Start of Block

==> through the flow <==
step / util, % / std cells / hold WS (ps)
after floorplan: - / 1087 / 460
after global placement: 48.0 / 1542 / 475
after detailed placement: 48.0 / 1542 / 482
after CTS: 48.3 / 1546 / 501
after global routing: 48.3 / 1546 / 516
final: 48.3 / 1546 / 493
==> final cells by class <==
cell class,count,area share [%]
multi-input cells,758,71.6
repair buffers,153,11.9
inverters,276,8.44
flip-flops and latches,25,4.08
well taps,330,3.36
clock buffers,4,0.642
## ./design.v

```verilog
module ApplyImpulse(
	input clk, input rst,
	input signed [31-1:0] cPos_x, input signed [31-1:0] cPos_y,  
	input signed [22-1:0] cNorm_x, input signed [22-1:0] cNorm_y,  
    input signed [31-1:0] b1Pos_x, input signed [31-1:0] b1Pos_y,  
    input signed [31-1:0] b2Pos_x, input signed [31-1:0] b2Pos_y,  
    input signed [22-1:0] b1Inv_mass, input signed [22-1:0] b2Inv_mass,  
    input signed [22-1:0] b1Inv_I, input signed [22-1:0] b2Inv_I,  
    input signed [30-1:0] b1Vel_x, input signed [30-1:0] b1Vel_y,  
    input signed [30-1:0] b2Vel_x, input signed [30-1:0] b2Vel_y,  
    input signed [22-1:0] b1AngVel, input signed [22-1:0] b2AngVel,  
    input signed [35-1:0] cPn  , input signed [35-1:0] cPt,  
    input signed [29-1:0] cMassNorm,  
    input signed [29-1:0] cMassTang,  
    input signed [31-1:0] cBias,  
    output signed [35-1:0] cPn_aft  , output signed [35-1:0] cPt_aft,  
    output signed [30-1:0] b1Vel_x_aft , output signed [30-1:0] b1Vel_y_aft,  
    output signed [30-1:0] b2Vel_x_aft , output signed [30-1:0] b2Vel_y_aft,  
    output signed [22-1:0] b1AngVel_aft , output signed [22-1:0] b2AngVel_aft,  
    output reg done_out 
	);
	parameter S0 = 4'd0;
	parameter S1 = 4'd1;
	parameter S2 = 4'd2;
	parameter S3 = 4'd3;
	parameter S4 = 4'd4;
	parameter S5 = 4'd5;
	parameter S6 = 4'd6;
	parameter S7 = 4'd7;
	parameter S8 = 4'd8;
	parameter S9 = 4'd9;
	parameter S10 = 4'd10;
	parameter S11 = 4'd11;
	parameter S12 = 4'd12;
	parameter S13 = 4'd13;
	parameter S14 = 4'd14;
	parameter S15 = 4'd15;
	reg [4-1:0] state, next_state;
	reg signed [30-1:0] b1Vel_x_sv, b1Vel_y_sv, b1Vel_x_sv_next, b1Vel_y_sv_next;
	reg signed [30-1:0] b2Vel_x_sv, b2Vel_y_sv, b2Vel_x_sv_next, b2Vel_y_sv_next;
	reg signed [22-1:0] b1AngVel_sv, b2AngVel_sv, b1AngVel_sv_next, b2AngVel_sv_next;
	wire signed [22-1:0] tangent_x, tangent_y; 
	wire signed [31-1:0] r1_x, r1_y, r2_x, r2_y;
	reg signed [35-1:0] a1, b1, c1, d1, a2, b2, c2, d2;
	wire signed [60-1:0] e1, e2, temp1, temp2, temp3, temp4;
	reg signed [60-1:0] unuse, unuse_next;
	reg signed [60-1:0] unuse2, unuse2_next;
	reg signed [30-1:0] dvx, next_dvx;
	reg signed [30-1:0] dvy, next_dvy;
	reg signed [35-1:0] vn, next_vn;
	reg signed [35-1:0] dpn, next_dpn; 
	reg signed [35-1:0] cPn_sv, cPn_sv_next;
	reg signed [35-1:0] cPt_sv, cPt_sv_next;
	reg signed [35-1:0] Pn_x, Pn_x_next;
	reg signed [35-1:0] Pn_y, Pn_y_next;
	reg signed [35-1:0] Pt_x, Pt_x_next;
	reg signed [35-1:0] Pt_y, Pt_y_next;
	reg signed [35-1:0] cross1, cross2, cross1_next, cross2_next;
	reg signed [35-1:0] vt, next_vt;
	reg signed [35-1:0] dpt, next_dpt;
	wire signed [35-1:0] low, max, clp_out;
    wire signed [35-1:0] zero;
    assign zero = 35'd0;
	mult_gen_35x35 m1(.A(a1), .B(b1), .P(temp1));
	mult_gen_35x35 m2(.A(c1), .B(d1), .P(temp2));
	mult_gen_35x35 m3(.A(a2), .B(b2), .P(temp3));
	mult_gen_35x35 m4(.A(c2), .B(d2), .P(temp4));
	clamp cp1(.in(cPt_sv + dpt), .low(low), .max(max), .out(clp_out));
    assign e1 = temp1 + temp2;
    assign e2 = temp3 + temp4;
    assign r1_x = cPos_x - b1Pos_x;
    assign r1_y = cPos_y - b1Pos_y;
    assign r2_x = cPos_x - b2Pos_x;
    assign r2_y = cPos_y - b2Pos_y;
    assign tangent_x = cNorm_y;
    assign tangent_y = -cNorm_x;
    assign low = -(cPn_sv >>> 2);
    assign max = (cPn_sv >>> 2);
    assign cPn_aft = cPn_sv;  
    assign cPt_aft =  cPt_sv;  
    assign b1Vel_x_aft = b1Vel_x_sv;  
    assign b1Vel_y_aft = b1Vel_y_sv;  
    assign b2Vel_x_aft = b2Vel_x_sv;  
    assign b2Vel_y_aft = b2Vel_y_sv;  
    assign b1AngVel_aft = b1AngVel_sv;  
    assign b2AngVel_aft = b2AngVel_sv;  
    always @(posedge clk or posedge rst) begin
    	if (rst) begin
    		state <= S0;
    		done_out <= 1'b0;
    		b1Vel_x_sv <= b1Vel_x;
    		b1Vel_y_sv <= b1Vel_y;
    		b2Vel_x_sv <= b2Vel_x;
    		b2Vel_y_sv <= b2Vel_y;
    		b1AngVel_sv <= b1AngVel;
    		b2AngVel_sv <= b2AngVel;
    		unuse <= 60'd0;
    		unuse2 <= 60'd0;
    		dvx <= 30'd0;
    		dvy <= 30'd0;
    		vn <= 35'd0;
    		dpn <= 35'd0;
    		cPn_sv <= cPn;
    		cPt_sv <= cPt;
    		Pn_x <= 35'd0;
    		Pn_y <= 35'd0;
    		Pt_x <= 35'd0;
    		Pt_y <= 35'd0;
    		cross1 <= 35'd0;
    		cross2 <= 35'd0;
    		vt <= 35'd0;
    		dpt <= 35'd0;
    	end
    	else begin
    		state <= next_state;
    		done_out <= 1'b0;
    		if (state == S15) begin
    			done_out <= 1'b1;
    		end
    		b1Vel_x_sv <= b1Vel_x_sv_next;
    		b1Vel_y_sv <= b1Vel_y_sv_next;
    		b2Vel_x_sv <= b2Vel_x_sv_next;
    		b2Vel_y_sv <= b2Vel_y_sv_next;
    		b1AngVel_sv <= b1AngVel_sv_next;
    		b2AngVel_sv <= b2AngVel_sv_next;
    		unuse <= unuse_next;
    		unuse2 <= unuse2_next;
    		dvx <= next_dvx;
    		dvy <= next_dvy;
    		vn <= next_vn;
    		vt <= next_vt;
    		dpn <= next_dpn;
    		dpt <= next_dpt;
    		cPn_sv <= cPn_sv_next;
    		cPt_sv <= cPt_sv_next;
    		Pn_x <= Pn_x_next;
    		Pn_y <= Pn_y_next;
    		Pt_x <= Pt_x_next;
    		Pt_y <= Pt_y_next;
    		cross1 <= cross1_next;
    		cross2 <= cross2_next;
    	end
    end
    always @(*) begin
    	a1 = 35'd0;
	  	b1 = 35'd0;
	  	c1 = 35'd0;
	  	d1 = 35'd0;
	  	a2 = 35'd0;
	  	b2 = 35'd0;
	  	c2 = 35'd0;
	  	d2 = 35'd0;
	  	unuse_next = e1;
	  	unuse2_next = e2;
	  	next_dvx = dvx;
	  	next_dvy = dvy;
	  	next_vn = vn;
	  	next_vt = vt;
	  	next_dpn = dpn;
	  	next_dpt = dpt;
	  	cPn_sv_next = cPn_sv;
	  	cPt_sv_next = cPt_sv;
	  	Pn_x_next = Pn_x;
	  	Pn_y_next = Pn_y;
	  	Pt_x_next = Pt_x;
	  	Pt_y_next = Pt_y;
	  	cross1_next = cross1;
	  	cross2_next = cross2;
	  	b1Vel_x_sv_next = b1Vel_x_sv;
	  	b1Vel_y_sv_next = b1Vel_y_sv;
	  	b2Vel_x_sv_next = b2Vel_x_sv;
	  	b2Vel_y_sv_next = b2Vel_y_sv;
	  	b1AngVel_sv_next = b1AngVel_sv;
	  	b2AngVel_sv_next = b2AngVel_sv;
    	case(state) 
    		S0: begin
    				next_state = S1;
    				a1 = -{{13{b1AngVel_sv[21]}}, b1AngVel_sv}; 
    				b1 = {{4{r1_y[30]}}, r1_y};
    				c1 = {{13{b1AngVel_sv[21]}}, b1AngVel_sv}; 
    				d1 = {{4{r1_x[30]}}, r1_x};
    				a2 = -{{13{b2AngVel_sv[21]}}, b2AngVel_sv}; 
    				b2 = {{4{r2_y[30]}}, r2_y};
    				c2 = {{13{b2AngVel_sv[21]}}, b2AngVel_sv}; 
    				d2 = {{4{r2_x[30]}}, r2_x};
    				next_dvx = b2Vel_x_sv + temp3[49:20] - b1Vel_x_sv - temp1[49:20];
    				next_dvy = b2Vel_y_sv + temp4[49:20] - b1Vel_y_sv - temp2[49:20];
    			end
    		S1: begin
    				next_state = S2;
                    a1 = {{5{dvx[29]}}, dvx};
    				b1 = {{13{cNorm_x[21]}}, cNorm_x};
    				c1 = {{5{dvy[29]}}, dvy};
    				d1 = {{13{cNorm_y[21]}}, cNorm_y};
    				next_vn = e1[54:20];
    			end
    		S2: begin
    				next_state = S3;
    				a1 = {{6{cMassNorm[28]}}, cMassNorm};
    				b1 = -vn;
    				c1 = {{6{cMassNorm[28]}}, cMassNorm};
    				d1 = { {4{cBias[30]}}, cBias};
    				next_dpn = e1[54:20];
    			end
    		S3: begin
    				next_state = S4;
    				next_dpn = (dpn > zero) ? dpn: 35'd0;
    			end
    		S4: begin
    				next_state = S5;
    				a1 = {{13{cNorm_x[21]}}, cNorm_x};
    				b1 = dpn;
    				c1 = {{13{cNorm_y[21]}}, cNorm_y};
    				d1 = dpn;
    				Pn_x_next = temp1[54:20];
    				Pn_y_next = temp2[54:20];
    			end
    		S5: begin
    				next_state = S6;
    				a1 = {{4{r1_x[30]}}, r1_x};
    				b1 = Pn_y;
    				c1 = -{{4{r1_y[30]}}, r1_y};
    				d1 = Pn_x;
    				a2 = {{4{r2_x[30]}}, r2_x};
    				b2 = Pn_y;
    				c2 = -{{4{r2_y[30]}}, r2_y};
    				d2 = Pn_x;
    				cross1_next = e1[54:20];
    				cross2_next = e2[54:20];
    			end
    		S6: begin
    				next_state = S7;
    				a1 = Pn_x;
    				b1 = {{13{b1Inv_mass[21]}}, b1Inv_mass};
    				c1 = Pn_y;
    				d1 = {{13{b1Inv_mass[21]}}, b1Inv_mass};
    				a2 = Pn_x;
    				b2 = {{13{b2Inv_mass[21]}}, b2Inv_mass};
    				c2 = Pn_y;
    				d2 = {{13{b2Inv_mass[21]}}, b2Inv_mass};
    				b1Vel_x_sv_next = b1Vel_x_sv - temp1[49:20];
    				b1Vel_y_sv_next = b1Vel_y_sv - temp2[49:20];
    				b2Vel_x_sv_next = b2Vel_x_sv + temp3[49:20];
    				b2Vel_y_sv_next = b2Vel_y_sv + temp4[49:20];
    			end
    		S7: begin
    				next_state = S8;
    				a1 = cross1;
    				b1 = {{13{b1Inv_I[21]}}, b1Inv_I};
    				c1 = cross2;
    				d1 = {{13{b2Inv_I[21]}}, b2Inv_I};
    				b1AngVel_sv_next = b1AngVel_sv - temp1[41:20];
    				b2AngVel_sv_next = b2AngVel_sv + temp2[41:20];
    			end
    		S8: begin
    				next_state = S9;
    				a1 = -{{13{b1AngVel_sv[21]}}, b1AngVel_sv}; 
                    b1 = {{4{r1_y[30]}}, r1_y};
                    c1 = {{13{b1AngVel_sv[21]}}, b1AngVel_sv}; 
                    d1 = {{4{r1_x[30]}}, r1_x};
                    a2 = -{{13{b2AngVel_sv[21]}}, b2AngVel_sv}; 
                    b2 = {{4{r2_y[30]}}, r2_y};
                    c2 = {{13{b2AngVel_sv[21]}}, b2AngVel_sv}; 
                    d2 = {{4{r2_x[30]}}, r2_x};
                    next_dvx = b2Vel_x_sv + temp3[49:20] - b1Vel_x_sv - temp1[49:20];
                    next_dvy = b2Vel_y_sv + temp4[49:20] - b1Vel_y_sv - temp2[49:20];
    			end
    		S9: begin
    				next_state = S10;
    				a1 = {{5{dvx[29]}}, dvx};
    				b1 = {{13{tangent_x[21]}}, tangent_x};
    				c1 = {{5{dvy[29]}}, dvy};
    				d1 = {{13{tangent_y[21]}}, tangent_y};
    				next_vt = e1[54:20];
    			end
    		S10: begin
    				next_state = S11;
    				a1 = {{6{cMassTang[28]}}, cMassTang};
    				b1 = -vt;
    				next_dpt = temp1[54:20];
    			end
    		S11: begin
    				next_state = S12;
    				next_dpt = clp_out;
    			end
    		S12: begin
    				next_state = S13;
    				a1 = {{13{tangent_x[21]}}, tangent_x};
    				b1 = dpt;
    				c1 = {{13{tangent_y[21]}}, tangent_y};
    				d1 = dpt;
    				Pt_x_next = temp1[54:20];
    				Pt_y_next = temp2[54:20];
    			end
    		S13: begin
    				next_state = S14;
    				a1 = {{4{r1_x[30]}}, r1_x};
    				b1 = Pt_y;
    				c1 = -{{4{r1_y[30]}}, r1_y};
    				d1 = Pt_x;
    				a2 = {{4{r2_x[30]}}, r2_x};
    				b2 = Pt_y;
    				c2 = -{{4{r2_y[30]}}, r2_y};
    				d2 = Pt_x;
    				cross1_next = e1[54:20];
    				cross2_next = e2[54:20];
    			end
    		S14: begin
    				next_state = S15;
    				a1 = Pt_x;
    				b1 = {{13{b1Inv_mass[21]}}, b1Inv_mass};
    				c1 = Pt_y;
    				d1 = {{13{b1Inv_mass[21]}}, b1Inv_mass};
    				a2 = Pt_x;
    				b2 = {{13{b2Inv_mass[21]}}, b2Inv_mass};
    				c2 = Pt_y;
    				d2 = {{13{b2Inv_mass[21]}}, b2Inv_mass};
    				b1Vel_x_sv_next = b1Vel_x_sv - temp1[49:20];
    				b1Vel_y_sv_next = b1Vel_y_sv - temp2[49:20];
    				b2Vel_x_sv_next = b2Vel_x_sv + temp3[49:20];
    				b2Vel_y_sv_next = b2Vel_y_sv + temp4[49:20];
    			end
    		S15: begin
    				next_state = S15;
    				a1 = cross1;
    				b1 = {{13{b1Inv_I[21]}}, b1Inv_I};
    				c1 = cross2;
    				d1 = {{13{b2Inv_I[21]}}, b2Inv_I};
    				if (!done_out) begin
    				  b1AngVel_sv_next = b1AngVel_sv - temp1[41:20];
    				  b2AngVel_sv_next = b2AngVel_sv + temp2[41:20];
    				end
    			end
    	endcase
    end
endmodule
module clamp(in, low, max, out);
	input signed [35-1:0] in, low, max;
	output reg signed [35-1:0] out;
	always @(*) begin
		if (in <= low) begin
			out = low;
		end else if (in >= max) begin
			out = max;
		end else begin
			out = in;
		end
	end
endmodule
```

End of Block

◆ **EXERCISE DESCRIPTION**
Select every line of the records holding the string "zero".

◆ **ANSWER TO THIS TASK**
    wire signed [35-1:0] zero;
    assign zero = 35'd0;
    				next_dpn = (dpn > zero) ? dpn: 35'd0;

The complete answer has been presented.